■ Exercise instructions
Copy each line of the records below, from the first through the one that contains "TritonCTS clock tree ... done", exactly as written.
[Opening Records to process section]
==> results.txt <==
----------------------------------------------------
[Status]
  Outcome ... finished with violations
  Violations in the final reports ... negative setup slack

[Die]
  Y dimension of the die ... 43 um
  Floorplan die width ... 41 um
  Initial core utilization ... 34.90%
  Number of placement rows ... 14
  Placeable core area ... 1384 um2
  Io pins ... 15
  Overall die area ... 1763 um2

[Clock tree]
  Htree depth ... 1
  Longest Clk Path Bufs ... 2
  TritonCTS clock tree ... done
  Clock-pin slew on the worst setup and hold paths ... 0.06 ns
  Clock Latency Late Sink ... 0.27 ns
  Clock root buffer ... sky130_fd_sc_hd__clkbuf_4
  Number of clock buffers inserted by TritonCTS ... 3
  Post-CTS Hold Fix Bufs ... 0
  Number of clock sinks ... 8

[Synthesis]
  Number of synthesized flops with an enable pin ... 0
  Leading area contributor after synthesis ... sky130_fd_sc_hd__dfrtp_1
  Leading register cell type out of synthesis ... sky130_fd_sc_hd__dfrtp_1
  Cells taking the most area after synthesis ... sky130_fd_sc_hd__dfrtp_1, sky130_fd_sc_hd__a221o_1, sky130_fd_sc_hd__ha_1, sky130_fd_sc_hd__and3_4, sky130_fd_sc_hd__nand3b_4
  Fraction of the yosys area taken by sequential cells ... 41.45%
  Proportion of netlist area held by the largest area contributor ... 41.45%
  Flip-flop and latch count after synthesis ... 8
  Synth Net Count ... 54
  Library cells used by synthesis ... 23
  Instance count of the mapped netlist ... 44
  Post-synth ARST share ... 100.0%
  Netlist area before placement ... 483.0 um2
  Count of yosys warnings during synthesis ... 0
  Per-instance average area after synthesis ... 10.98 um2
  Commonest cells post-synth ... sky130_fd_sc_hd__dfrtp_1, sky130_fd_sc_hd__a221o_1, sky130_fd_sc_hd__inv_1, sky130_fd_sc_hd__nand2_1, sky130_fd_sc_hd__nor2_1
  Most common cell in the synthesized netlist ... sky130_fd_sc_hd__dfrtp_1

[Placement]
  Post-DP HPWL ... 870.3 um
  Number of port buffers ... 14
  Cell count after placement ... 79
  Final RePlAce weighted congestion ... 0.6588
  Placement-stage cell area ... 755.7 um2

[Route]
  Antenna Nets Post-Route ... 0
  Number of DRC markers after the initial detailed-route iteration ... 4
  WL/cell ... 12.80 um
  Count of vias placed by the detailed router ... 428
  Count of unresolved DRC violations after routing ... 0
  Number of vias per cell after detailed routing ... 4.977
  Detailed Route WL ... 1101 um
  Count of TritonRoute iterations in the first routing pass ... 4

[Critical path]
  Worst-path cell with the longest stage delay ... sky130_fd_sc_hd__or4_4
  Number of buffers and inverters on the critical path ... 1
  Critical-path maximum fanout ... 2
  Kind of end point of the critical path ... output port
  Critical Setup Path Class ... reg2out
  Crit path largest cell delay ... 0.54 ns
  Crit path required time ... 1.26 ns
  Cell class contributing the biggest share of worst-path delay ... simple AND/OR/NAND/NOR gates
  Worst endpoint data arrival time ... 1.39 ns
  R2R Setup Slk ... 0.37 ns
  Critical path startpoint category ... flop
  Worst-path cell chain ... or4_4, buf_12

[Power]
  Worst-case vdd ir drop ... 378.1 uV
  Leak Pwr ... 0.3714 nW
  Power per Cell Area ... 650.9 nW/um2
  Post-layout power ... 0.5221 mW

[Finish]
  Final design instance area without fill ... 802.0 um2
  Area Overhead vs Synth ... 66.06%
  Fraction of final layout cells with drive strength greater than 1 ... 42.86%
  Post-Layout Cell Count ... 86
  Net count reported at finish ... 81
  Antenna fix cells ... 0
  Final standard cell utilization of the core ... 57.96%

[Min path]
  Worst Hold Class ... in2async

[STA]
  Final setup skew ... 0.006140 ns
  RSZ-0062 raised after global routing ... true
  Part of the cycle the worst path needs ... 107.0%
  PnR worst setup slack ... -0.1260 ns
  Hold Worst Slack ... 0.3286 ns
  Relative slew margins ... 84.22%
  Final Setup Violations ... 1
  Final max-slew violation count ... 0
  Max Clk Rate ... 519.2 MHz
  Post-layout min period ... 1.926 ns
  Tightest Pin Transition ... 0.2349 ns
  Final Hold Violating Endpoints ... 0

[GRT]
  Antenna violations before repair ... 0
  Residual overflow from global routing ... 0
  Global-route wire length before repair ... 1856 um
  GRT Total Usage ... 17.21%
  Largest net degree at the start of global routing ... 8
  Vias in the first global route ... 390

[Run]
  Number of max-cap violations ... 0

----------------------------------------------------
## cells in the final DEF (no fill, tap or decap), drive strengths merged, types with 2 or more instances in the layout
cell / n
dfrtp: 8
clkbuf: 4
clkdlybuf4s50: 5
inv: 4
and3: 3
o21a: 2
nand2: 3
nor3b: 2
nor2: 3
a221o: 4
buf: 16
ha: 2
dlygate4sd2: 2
$ cat src/rtl/div_radix2.sv
// Iterative radix-2 restoring divider answering the execute-stage divide
// handshake. One quotient bit per cycle; result packed {remainder, quotient}.
module div_radix2 #(
  parameter int WIDTH = 32
) (
  input  logic               clk,
  input  logic               rst,
  input  logic               signed_div_i,
  input  logic [WIDTH-1:0]   opdata1_i,
  input  logic [WIDTH-1:0]   opdata2_i,
  input  logic               start_i,
  input  logic               annul_i,
  output logic [2*WIDTH-1:0] result_o,
  output logic               ready_o
);

  localparam int CNT_W = $clog2(WIDTH) + 1;

  typedef enum logic [1:0] {FREE, BY_ZERO, ON, END} state_t;

  state_t             state_reg, state_next;
  logic [CNT_W-1:0]   cnt_reg, cnt_next;
  logic [WIDTH-1:0]   rem_reg, rem_next;
  logic [WIDTH-1:0]   quo_reg, quo_next;
  logic [WIDTH-1:0]   divisor_reg, divisor_next;
  logic               neg_q_reg, neg_q_next;
  logic               neg_r_reg, neg_r_next;
  logic [2*WIDTH-1:0] result_reg, result_next;
  logic               ready_reg, ready_next;

  // One restoring step: shift {rem,quo} left, trial-subtract the divisor.
  // The shifted remainder is below 2*divisor, so bit WIDTH of the
  // (WIDTH+1)-bit difference is set exactly when the subtract borrows.
  logic [WIDTH:0]   rem_sh;
  logic [WIDTH:0]   diff;
  logic             borrow;
  logic [WIDTH-1:0] rem_step;
  logic [WIDTH-1:0] quo_step;
  logic             op1_neg;
  logic             op2_neg;

  assign rem_sh   = {rem_reg, quo_reg[WIDTH-1]};
  assign diff     = rem_sh - {1'b0, divisor_reg};
  assign borrow   = diff[WIDTH];
  assign rem_step = borrow ? rem_sh[WIDTH-1:0] : diff[WIDTH-1:0];
  assign quo_step = {quo_reg[WIDTH-2:0], ~borrow};
  assign op1_neg  = signed_div_i & opdata1_i[WIDTH-1];
  assign op2_neg  = signed_div_i & opdata2_i[WIDTH-1];

  // Next-state and datapath decisions for the divide sequence.
  always_comb begin
    state_next   = state_reg;
    cnt_next     = cnt_reg;
    rem_next     = rem_reg;
    quo_next     = quo_reg;
    divisor_next = divisor_reg;
    neg_q_next   = neg_q_reg;
    neg_r_next   = neg_r_reg;
    result_next  = result_reg;
    ready_next   = ready_reg;
    unique case (state_reg)
      FREE: begin
        if (start_i && !annul_i) begin
          state_next   = (opdata2_i == '0) ? BY_ZERO : ON;
          neg_q_next   = op1_neg ^ op2_neg;
          neg_r_next   = op1_neg;
          quo_next     = op1_neg ? (~opdata1_i + 1'b1) : opdata1_i;
          divisor_next = op2_neg ? (~opdata2_i + 1'b1) : opdata2_i;
          rem_next     = '0;
          cnt_next     = '0;
        end
      end
      BY_ZERO: begin
        state_next = END;
        rem_next   = '0;
        quo_next   = '0;
      end
      ON: begin
        if (annul_i) begin
          state_next = FREE;
        end else begin
          rem_next = rem_step;
          quo_next = quo_step;
          cnt_next = cnt_reg + CNT_W'(1);
          if (cnt_reg == CNT_W'(WIDTH - 1)) begin
            // Last step: fold the sign correction into the same edge.
            state_next = END;
            quo_next   = neg_q_reg ? (~quo_step + 1'b1) : quo_step;
            rem_next   = neg_r_reg ? (~rem_step + 1'b1) : rem_step;
          end
        end
      end
      END: begin
        result_next = {rem_reg, quo_reg};
        ready_next  = start_i;
        if (!start_i) begin
          state_next = FREE;
        end
      end
      default: state_next = FREE;
    endcase
  end

  // State and datapath registers with synchronous active-low reset.
  always_ff @(posedge clk) begin
    if (!rst) begin
      state_reg   <= FREE;
      cnt_reg     <= '0;
      rem_reg     <= '0;
      quo_reg     <= '0;
      divisor_reg <= '0;
      neg_q_reg   <= 1'b0;
      neg_r_reg   <= 1'b0;
      result_reg  <= '0;
      ready_reg   <= 1'b0;
    end else begin
      state_reg   <= state_next;
      cnt_reg     <= cnt_next;
      rem_reg     <= rem_next;
      quo_reg     <= quo_next;
      divisor_reg <= divisor_next;
      neg_q_reg   <= neg_q_next;
      neg_r_reg   <= neg_r_next;
      result_reg  <= result_next;
      ready_reg   <= ready_next;
    end
  end

  assign result_o = result_reg;
  assign ready_o  = ready_reg;

endmodule

$ cat config.mk
export PLATFORM = sky130hd
export DESIGN_NAME = div_radix2
export DESIGN_NICKNAME = d
export VERILOG_FILES = /design/src/rtl/div_radix2.sv
export SDC_FILE = /design/constraint.sdc
export NUM_CORES = 1
export LEC_CHECK = 0
export ABC_AREA = 1
export BUFFER_PORTS_ARGS = -buffer_cell sky130_fd_sc_hd__buf_4
export CORE_AREA = 2 2 195 197
export DETAILED_ROUTE_END_ITERATION = 10
export DIE_AREA = 0 0 197 199
export HOLD_SLACK_MARGIN = 0.15
export PLACE_DENSITY = 0.5
export SYNTH_ARGS = -nofsm -noshare
export SYNTH_HDL_FRONTEND = slang
export SYNTH_SLANG_ARGS = --single-unit
$ cat constraint.sdc
create_clock -name clk -period 4.8 [get_ports clk]
set_input_delay 0.24 -clock clk [delete_from_list [all_inputs] [get_ports clk]]
set_output_delay 0.24 -clock clk [all_outputs]
set_load 0.1 [all_outputs]
==> impl_results.md, run 1 <==
- Multi-input logic area: 7930 um^2
- Area grow syn2layout: 16.8%
- First-pass GRT wire length: 71.6 mm
- Final nets: 2318
- I/O Buffers: 133
- Crit. End Element: flip-flop
- Slew @ Worst Pin: 0.884 ns
- Final Max Tran Viols: 0
- Die ar.: 39200 um^2
- CTS tree: done
- CP max FO: 8
- Worst Skew: 0.00986 ns
- Syn avg cell area: 6.10 um^2
- Critical-path top delay cell: fa_1
- Post-CTS setup buffers: 0
- Root buf cell: clkbuf_16
- Core footprint: 37100 um^2
- Post-Syn Instances: 2098
- Share of synthesized registers carrying an async set or reset: 0%
- Vias in the first global route: 12791
- Worst Path Required: 5.15 ns
- Pre-CTS WS: 0.599 ns
- Vias after detailed routing: 13755
- Worst-path clk slew: 0.07 ns
- Fillcell total: 4077
- Inst Count DP: 2645
- Final setup viols: 0
- Yosys top cell by area: dfxtp_1
- Count leader, synth: nand2_1
- Total negative slack: 0 ns
- Final setup margin: 0.622 ns
- Register area share after synthesis: 26.7%
- Total design power: 7.04 mW
- Crit Path Class: reg2reg
- Net Count, Synth: 2210
- Fraction of layout cells with a size suffix above 1: 13.0%
- Distinct cells, synth: 52
- Register Area: 3420 um^2
- Commonest cells post-synth: 529 x nand2_1, 285 x inv_1, 200 x a21oi_1, 171 x dfxtp_1, 170 x o21ai_0
- RSZ-0062 raised after global routing: no
- Final min period: 4.18 ns
- Largest net degree at the start of global routing: 67
- Crit path largest cell delay: 0.43 ns
- Synth warn: 0
- Hold Path Class: in2reg
- Worst EP arrival: 4.53 ns
- CTS buffer count: 17
- Iter 0 DRT Violations: 979
- Final wirelength: 46.1 mm
- P_leak: 7.59 nW
- Headroom to the max-slew limit: 41.0%
- Clock sinks: 171
- Hpwl dp: 35.4 mm
- Dpl cell area: 14200 um^2
- Max reg flops: 64
- Run status: finished clean
- Post-synth top area share: 26.7%
- CTS max path bufs: 2
- Crit path from: quo_reg[31]
- PwrDens: 471 nW/um^2
- H-tree depth: 4
- Num rows: 71
- Global Route Usage Sum: 23.7%
- Maximum clock rate: 0.239 GHz
- Drt wl/cell: 17.1 um
- Starting Density: 34.5%
- # DRC: 0
- Die Span Y: 199 um
- Main flop type after synthesis: dfxtp_1
- Final Non-Filler Cells: 2694
- FF+latch count, synth: 171
- FF-to-FF Start: quo_reg[31]
- Die width: 197 um
- Worst-skew pair later-pin latency: 0.45 ns
- Remaining antenna violation count: 0
- First-pass DRT Iterations: 5
- Initial antenna violation count: 1
- Delay-heaviest family, CP: simple AND/OR/NAND/NOR gates
- Max Cap Viol: 0
- Fin crit share: 87.1%
- Final Hold Vio Count: 0
- Hold path startpoint: opdata1_i[9]
- Netlist Area Pre-Place: 12800 um^2
- Drt via density: 5.11
- Type of origin of the critical path: flip-flop
- Top Ports: 134
- Post-synth EDFFs: 0
- Bufs and invs on worst path: 4
- GR Overflow Total: 0
- Worst VDD drop: 417 uV
- Synth top area cells: dfxtp_1 27%, nand2_1 16%, inv_1 8.4%
- GP Congestion: 0.917
- Final instance area: 14900 um^2
- Cell mode on critical path: nand2_1
-- report_power, final --
group | total, mW | leakage (nW) | switching [mW] | internal (mW)
combinational | 3.73 | 5.93 | 2.67 | 1.06
sequential | 1.88 | 1.39 | 0.209 | 1.67
clock | 1.43 | 0.270 | 0.646 | 0.784
total | 7.04 | 7.59 | 3.53 | 3.51
-- final timing paths --
path | end | slack, ns | cells past startpoint
setup / recovery | quo_reg[30] | 0.62 | 30
hold / removal | quo_reg[9] | 0.16 | 4
setup reg to reg | quo_reg[30] | 0.62 | 30
hold reg to reg | cnt_reg[2] | 0.47 | 2
-- what timing repair did --
item | CTS | global route
resized for setup | 0 | 2
hold endpoints to repair | 16 | 0
hold buffers | 16 | 0
setup endpoints to repair | 0 | 1
**config.mk**
```make
export PLATFORM = sky130hd
export DESIGN_NAME = thread_issue_ctrl
export DESIGN_NICKNAME = d
export VERILOG_FILES = /design/src/rtl/bcpu_thread_pkg.sv /design/src/rtl/thread_slot.sv /design/src/rtl/thread_issue_ctrl.sv
export SDC_FILE = /design/constraint.sdc
export NUM_CORES = 1
export LEC_CHECK = 0
export BUFFER_PORTS_ARGS = -buffer_cell sky130_fd_sc_hd__buf_2
export CELL_PAD_IN_SITES_DETAIL_PLACEMENT = 1
export CELL_PAD_IN_SITES_GLOBAL_PLACEMENT = 2
export CORE_AREA = 2 2 173 141
export DETAILED_ROUTE_END_ITERATION = 8
export DIE_AREA = 0 0 175 143
export PLACE_DENSITY = 0.83
export RECOVER_POWER = 50
export SLEW_MARGIN = 20
export SYNTH_ARGS = -nofsm -noshare
export SYNTH_HDL_FRONTEND = slang
export SYNTH_SLANG_ARGS = --single-unit
```
**constraint.sdc**
```tcl
create_clock -name clk -period 2.6 [get_ports clk]
set_input_delay 0.13 -clock clk [delete_from_list [all_inputs] [get_ports clk]]
set_output_delay 0.13 -clock clk [all_outputs]
set_load 0.02 [all_outputs]
```
**src/rtl/bcpu_thread_pkg.sv**
```systemverilog
// Shared thread-id and per-thread state types for the barrel CPU issue logic.
package bcpu_thread_pkg;
  localparam int THREAD_W    = 2;
  localparam int NUM_THREADS = 2 ** THREAD_W;

  typedef logic [THREAD_W-1:0] thread_id_t;

  typedef enum logic [1:0] {
    IDLE = 2'd0,
    RUN  = 2'd1,
    WAIT = 2'd2,
    HALT = 2'd3
  } thread_state_e;
endpackage

```
**src/rtl/thread_slot.sv**
```systemverilog
// One hardware thread: run-state register and program counter.
// fire marks a fetch leaving this thread; err flags a start/response it must ignore.
module thread_slot
  import bcpu_thread_pkg::*;
#(
  parameter int              PC_W      = 32,
  parameter logic [PC_W-1:0] RESET_PC  = '0,
  parameter bit              RESET_RUN = 1'b0
) (
  input  logic            clk,
  input  logic            rst,
  input  logic            sel,
  input  logic            start,
  input  logic [PC_W-1:0] start_pc,
  input  logic            rsp,
  input  logic            halt,
  input  logic [PC_W-1:0] rsp_next_pc,
  output thread_state_e   state,
  output logic [PC_W-1:0] pc,
  output logic            fire,
  output logic            err
);

  thread_state_e   state_nxt;
  logic [PC_W-1:0] pc_nxt;

  always_ff @(posedge clk) begin
    if (rst) begin
      state <= RESET_RUN ? RUN : IDLE;
      pc    <= RESET_RUN ? RESET_PC : '0;
    end else begin
      state <= state_nxt;
      pc    <= pc_nxt;
    end
  end

  always_comb begin
    state_nxt = state;
    pc_nxt    = pc;
    fire      = 1'b0;
    err       = 1'b0;
    unique case (state)
      IDLE, HALT: begin
        err = rsp;
        if (start) begin
          state_nxt = RUN;
          pc_nxt    = start_pc;
        end
      end
      RUN: begin
        err = start | rsp;
        if (sel) begin
          state_nxt = WAIT;
          fire      = 1'b1;
        end
      end
      WAIT: begin
        // A response landing on this thread's slot only re-arms it; the fetch waits a full rotation.
        err = start;
        if (rsp) begin
          state_nxt = halt ? HALT : RUN;
          pc_nxt    = rsp_next_pc;
        end
      end
      default: ;
    endcase
  end

endmodule

```
**src/rtl/thread_issue_ctrl.sv**
```systemverilog
// Barrel-CPU fetch issue: picks the timer's thread when it is runnable and
// registers the fetch request; keeps one instruction in flight per thread.
module thread_issue_ctrl
  import bcpu_thread_pkg::*;
#(
  parameter int              PC_W     = 32,
  parameter logic [PC_W-1:0] RESET_PC = 32'h0000_0000
) (
  input  logic                   clk,
  input  logic                   rst,
  input  thread_id_t             thread_timer_data,
  input  logic                   start_valid,
  input  thread_id_t             start_thread,
  input  logic [PC_W-1:0]        start_pc,
  input  logic                   rsp_valid,
  input  thread_id_t             rsp_thread,
  input  logic [PC_W-1:0]        rsp_next_pc,
  input  logic                   rsp_halt,
  output logic                   issue_valid,
  output thread_id_t             issue_thread,
  output logic [PC_W-1:0]        issue_pc,
  output logic [NUM_THREADS-1:0] thread_active,
  output logic                   proto_err
);

  thread_state_e          st   [NUM_THREADS];
  logic [PC_W-1:0]        pcs  [NUM_THREADS];
  logic [NUM_THREADS-1:0] fire;
  logic [NUM_THREADS-1:0] err;

  for (genvar i = 0; i < NUM_THREADS; i++) begin : g_slot
    thread_slot #(
      .PC_W      (PC_W),
      .RESET_PC  (RESET_PC),
      .RESET_RUN (i == 0)
    ) u_slot (
      .clk         (clk),
      .rst         (rst),
      .sel         (thread_timer_data == thread_id_t'(i)),
      .start       (start_valid && (start_thread == thread_id_t'(i))),
      .start_pc    (start_pc),
      .rsp         (rsp_valid && (rsp_thread == thread_id_t'(i))),
      .halt        (rsp_halt),
      .rsp_next_pc (rsp_next_pc),
      .state       (st[i]),
      .pc          (pcs[i]),
      .fire        (fire[i]),
      .err         (err[i])
    );

    assign thread_active[i] = (st[i] == RUN) || (st[i] == WAIT);
  end

  // Issue register: thread/pc hold their last values on idle slots.
  always_ff @(posedge clk) begin
    if (rst) begin
      issue_valid  <= 1'b0;
      issue_thread <= '0;
      issue_pc     <= '0;
      proto_err    <= 1'b0;
    end else begin
      issue_valid <= |fire;
      if (|fire) begin
        issue_thread <= thread_timer_data;
        issue_pc     <= pcs[thread_timer_data];
      end
      proto_err <= proto_err | (|err);
    end
  end

endmodule

```
==> results.md <==
- Crit-path leading delay family: adder cells
- Gate Count Post-Synth: 864
- CP peak stage delay: 550 ps
- Cts repair resizes: 0
- Drt total wl: 25100 um
- P_sw: 2.78 mW
- Worst rel slew slack: 45.1%
- Hold buffers post-CTS: 0
- Crit. End Element: register
- Vias in the first global route: 7099
- Sequential share of the synthesized area: 40.4%
- Hold Path Class: input pin to register
- CTS tree: yes
- Post-route ant nets: 0
- First-pass GRT wire length: 40400 um
- Hold path depth: 3
- Worst path slowest cell: ha_1
- Area of the multi-input gates: 4670 um^2
- Cell Int Power: 5.34 mW
- Switch share: 34.3%
- Net Count, Synth: 951
- Post-layout minimum cycle time: 2210 ps
- DRC marker count from the first detailed-route iteration: 418
- Crit-path cells: inv_1 -> ha_1 -> nand4b_1 -> a22oi_1 -> buf_12 -> nor2_1 -> a211oi_1
- Slew @ Worst Pin: 824 ps
- Fmax: 453 MHz
- Synth warn: 0
- CP Launch Type: register
- Post-detail-place hpwl: 16200 um
- Asr flop ratio synth: 0%
- Clock Skew: 14.8 ps
- Register bit count reported by yosys: 172
- Pin count of the biggest net entering global routing: 75
- GPL Wtd Cong: 0.721
- Worst R2R Path Depth: 7
- Setup TNS: 0 ps
- Total CTS buffers: 17
- Most frequent cells after synthesis: 172 x dfxtp_1, 149 x nor2_1, 134 x mux2i_1
- Worst R2R Setup Slack: 390 ps
- Leakage: 3.24 nW
- Nets@finish: 1034
- RR Endpoint: g_slot[2].u_slot.pc[17]$_SDFFE_PP0P_
- RSZ-0062 raised after global routing: no
- N_diodes: 0
- Top cells by area, synth: dfxtp_1 40%, mux2i_1 16%, a211oi_1 9.1%
- Count leader, synth: dfxtp_1
- Remaining Overflow, GRT: 0
- Library cells used by synthesis: 35
- Fillers: 2650
- VDD IR max: 0.450 mV
- Post-CTS Setup Bufs: 0
- Die W: 175 um
- Max-slew violations: 0
- Clk pwr share: 31.5%
- Clock buffer depth: 2
- Combinational share of power: 28.9%
- Post-synth EDFFs: 0
- Critical path type: register to register
- Initial antenna violation count: 0
- Worst-path fanout max: 64
- Starting Density: 36.7%
- Reg power frac: 39.6%
- Leading area contributor after synthesis: dfxtp_1
- Via count: 6862
- Proportion of layout cells with a drive suffix above 1: 20.4%
- GRT Util Overall: 20.7%
- Final worst path period share: 85.0%
- Die Area: 25000 um^2
- CP Data Arrival Time: 2540 ps
- Area delta synth->final: 16.2%
- Die Ht: 143 um
- Reg clk slew, reported paths: 70 ps
- Pwr Density: 820 nW/um^2
- Worst hold start: start_pc[27]
- Area of the mapped netlist: 8520 um^2
- Ports: 115
- Final Hold Fails: 0
- Main synth FF type: dfxtp_1
- Reg-to-Reg Start: g_slot[2].u_slot.state[0]$_SDFFE_PP0P_
- I/O Buffers: 114
- # DRC: 0
- Worst EP required: 2930 ps
- Worst hold margin: 62.9 ps
- Core Region: 23200 um^2
- Clk_lat worst skew: 430 ps
- Vias per cell: 5.40
- Hold Crit Endpoint: g_slot[2].u_slot.pc[27]$_SDFFE_PP0P_
- Status: finished, final reports clean
- Syn avg cell area: 9.86 um^2
- Max Cap Viol: 0
- Rows: 50
- Buf/Inv on CP: 2
- Final setup violation count: 0
- DR pass1 iterations: 4
- H-tree depth: 4
- Root buffer cell: clkbuf_16
- Avg WL per Cell: 19.8 um
- TritonCTS Sinks: 172
- Register area: 3440 um^2
- Post-synth top area share: 40.4%
==> cell usage in the layout (no fill, tap or decap), types with 2 or more instances in the layout <==
cell type,synthesis,routed
nand3b_1,4,4
ha_1,12,11
nand3_1,2,2
a21oi_1,37,37
a22oi_1,2,5
mux4_2,32,32
a211oi_2,28,28
dfxtp_1,172,172
inv_1,16,16
clkinv_4,0,3
nand2b_1,6,6
nor3_1,4,4
nand2_1,65,65
clkbuf_1,42,38
bufinv_16,0,2
buf_4,4,16
mux2i_1,134,133
a222oi_1,3,3
inv_6,0,4
clkinv_2,0,4
a211oi_1,103,103
mux2_2,3,2
buf_2,17,77
clkbuf_16,0,17
nor2_1,149,149
buf_12,0,5
nand4b_1,2,2
o21ai_0,4,4
==> per-layer routing <==
metal  vias to the layer above  routed length (um)  global-route usage, %
met2                       134               11700                   34.1
met3                        17                 834                   3.41
li1                       3316                   -                      -
met1                      3395               12400                   28.7
met4                         0                 214                   4.30
met5                         -                   0                      0
==> cell families (layout without fill, tap and decap cells) <==
logic type      count (synthesis)  after routing  share of synthesized area, %
compound gates                185            185                          17.3
fa+ha+maj                      12             12                          1.76
buf+inv                        89            184                          4.70
flops                         172            172                          40.4
mux                           169            169                          24.6
simple gates                  237            237                          11.3
==> metrics by stage <==
stage                     total power, mW  worst slack [ps]  cell area [um^2]  std cells  util (%)
after global routing                 8.59               227              9900       1271      42.7
final                                8.12               391              9900       1271      42.7
after CTS                            8.23               519              9980       1271      43.0
after global placement               5.60               587              9410       1240      40.5
after floorplan                      4.92               759              8520        864         -
after detailed placement             5.66               553              9410       1240      40.5
==> worst register-to-register path, stage by stage, from the launching register on <==
cell and delay [ps]:
dfxtp_1 340, inv_1 70, ha_1 550, nand4b_1 170
a22oi_1 270, buf_12 320, nor2_1 130, a211oi_1 260
==> area by class of cell <==
type / count / area share [%]
Inverter: 16 / 0.607
Sequential cell: 172 / 34.8
Clock buffer: 18 / 4.34
Multi-Input combinational cell: 603 / 47.2
Timing Repair Buffer: 137 / 7.71
Tap cell: 312 / 3.94
Clock inverter: 13 / 1.43
==> state kept, by name (all words and copies together) (netlist names) <==
| name | count |
|---|---|
| g_slot.u_slot.state | 8 |
| proto_err | 1 |
| g_slot.u_slot.pc | 128 |
| issue_pc | 32 |
| issue_thread | 2 |
| issue_valid | 1 |
==> worst max-delay path by stage <==
| stage | startpoint | endpoint | cells past startpoint |
|---|---|---|---|
| 2_1_floorplan | g_slot[3].u_slot.state[0]$_SDFFE_PP0P_ | g_slot[3].u_slot.pc[13]$_SDFFE_PP0P_ | 7 |
| 3_5_place_dp | g_slot[2].u_slot.state[0]$_SDFFE_PP0P_ | issue_pc[31]$_SDFFE_PP0P_ | 5 |
| 5_1_grt | g_slot[3].u_slot.state[0]$_SDFFE_PP0P_ | g_slot[3].u_slot.pc[21]$_SDFFE_PP0P_ | 7 |
| 3_3_place_gp | thread_timer_data[0] | g_slot[3].u_slot.state[1]$_SDFFE_PP0P_ | 6 |
| 4_1_cts | g_slot[1].u_slot.state[0]$_SDFFE_PP0P_ | proto_err$_SDFF_PP0_ | 7 |
| 6_report | g_slot[2].u_slot.state[0]$_SDFFE_PP0P_ | g_slot[2].u_slot.pc[17]$_SDFFE_PP0P_ | 7 |
==> power by group through the flow <==
stage	combinational (mW)	clock, mW	sequential, mW
3_3_place_gp	2.34	0	3.26
2_1_floorplan	1.65	0	3.27
3_5_place_dp	2.39	0	3.27
4_1_cts	2.41	2.61	3.22
6_report	2.34	2.55	3.22
5_1_grt	2.59	2.73	3.26
(Power assumes the default switching activity.)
[Closing Records to process section]
■ Response to the task
==> results.txt <==
----------------------------------------------------
[Status]
  Outcome ... finished with violations
  Violations in the final reports ... negative setup slack

[Die]
  Y dimension of the die ... 43 um
  Floorplan die width ... 41 um
  Initial core utilization ... 34.90%
  Number of placement rows ... 14
  Placeable core area ... 1384 um2
  Io pins ... 15
  Overall die area ... 1763 um2

[Clock tree]
  Htree depth ... 1
  Longest Clk Path Bufs ... 2
  TritonCTS clock tree ... done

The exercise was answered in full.